機体の大きさは、全長63.1メートル、高さ18.9メートル、胴体直径8.8メートル、翼幅60.3メートル、翼面積361.6平方メートル。重量は最大離陸重量が227トン、最大着陸重量が187トン、最大無燃料重量は178トンとなる。
エンジンは、A300をベースとする現在のベルーガでは米GE製CF6だったが、英ロールス・ロイス製トレント700を選定。航続距離は最大ペイロード(有償搭載量)53トンで2200海里(約4074キロ)とした。

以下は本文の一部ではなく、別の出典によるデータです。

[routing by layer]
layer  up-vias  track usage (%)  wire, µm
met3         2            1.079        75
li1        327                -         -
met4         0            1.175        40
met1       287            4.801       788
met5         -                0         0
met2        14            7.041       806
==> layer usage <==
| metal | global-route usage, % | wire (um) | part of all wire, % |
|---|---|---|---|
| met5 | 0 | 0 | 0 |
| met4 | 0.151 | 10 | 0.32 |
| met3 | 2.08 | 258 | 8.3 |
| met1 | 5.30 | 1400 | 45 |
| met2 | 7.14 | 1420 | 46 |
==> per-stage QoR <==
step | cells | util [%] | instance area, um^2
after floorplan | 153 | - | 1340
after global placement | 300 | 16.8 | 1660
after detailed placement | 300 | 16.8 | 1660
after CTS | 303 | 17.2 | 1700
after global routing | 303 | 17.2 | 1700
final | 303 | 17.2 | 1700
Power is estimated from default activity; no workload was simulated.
$ cat ./config.mk
export PLATFORM = sky130hd
export DESIGN_NAME = alu
export DESIGN_NICKNAME = alu
export VERILOG_FILES = /design/flow/design.v
export SDC_FILE = /design/flow/constraint.sdc
export NUM_CORES = 4
export LEC_CHECK = 1
export CORE_UTILIZATION = 50
$ cat ./constraint.sdc
current_design alu

set clk_period 16.1
set clk_io_pct 0.2

create_clock -name clk0 -period $clk_period

set non_clock_inputs [all_inputs -no_clocks]
set_input_delay [expr $clk_period * $clk_io_pct] -clock clk0 $non_clock_inputs
set_output_delay [expr $clk_period * $clk_io_pct] -clock clk0 [all_outputs]
**flow/run.sh**
```bash
#!/bin/bash
# OpenROAD 26Q1-2900-gdf79404cd8, Yosys 0.63+post, stock flow scripts
make -C /OpenROAD-flow-scripts/flow DESIGN_CONFIG=/design/flow/config.mk WORK_HOME=/design/flow/orfs finish
```
**flow/config.mk**
```make
export PLATFORM = sky130hd
export DESIGN_NAME = REGISTER_BANK
export DESIGN_NICKNAME = REGISTER_BANK
export VERILOG_FILES = /design/flow/design.v
export SDC_FILE = /design/flow/constraint.sdc
export NUM_CORES = 4
export LEC_CHECK = 1
export CORE_UTILIZATION = 40
```
**flow/constraint.sdc**
```tcl
current_design REGISTER_BANK

set clk_period 6.0
set clk_io_pct 0.2

create_clock -name clk0 -period $clk_period [get_ports {clk}]

set non_clock_inputs [all_inputs -no_clocks]
set_input_delay [expr $clk_period * $clk_io_pct] -clock clk0 $non_clock_inputs
set_output_delay [expr $clk_period * $clk_io_pct] -clock clk0 [all_outputs]
```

最終組立を開始した初号機は、2019年半ばに就航する予定。
ベルーガXLは、現行のベルーガより輸送力を30%向上させ、A350の主翼を2つ同時に運べるようにする。機体断面は1メートル広くなり、ペイロードも12%増える。既存のベルーガは新型機と順次入れ替え、2025年までに全機が退役する見通し。
A350は11月末現在、810機受注。このうち標準型のA350-900が599機でもっとも多く、長胴型のA350-1000が195機、開発中止となる短胴型のA350-800が16機となっている。

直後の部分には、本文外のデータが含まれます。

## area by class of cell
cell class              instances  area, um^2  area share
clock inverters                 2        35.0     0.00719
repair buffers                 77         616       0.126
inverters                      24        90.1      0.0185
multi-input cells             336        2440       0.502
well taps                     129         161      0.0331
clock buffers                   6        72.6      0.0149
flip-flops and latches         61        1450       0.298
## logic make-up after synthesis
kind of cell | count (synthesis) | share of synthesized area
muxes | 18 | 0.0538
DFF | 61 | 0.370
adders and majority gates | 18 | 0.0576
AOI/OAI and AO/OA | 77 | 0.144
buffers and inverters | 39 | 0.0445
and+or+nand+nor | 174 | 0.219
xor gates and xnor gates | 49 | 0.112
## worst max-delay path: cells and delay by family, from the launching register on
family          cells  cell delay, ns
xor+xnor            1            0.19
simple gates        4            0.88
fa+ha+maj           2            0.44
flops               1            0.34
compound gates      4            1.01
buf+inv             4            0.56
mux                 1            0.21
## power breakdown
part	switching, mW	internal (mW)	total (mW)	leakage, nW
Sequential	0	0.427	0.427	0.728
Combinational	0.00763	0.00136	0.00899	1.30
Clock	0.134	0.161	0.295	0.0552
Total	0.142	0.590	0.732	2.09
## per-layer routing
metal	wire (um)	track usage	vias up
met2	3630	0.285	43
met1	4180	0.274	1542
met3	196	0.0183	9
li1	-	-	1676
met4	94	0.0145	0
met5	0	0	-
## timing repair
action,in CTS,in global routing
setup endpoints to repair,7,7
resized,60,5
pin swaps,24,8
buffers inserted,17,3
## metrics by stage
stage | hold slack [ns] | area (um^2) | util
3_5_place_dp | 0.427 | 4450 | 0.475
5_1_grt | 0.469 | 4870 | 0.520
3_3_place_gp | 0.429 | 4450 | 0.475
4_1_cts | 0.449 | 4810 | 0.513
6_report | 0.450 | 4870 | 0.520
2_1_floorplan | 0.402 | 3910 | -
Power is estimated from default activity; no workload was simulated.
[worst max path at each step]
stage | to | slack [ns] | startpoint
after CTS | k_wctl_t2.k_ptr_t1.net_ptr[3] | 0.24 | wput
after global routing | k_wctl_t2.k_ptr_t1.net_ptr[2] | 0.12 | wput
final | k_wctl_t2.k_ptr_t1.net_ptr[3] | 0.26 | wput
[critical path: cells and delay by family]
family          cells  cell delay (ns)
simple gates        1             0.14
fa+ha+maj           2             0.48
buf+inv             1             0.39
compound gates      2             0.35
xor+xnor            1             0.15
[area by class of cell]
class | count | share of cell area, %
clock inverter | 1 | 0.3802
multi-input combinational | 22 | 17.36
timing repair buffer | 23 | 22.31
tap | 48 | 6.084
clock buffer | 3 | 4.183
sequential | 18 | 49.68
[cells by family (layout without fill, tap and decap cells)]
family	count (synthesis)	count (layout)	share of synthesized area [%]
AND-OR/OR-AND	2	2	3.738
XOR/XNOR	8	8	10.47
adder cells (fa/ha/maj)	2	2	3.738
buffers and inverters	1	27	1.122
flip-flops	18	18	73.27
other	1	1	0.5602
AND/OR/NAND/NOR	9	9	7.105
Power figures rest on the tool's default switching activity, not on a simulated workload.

量産初号機となるカタール航空(QTR/QR)向けのA350-900(登録番号A7-ALA)は、2014年10月2日にロールアウトし、同月16日に初飛行。同年12月22日にカタール航空へ引き渡した。11月末までにA350-900が49機引き渡されている。今年11月24日に飛行試験初号機(F-WMIL)が初飛行したA350-1000は、2017年後半の商業飛行開始を目指す。
日本の航空会社では、日本航空(JAL/JL、9201)が31機のA350を2013年10月7日に確定発注。A350-900が18機、A350-1000が13機で、このほかにオプションで25機を購入する。2019年にA350-900の初号機が就航する予定で、現在保有するボーイング777型機を6年程度で置き換える。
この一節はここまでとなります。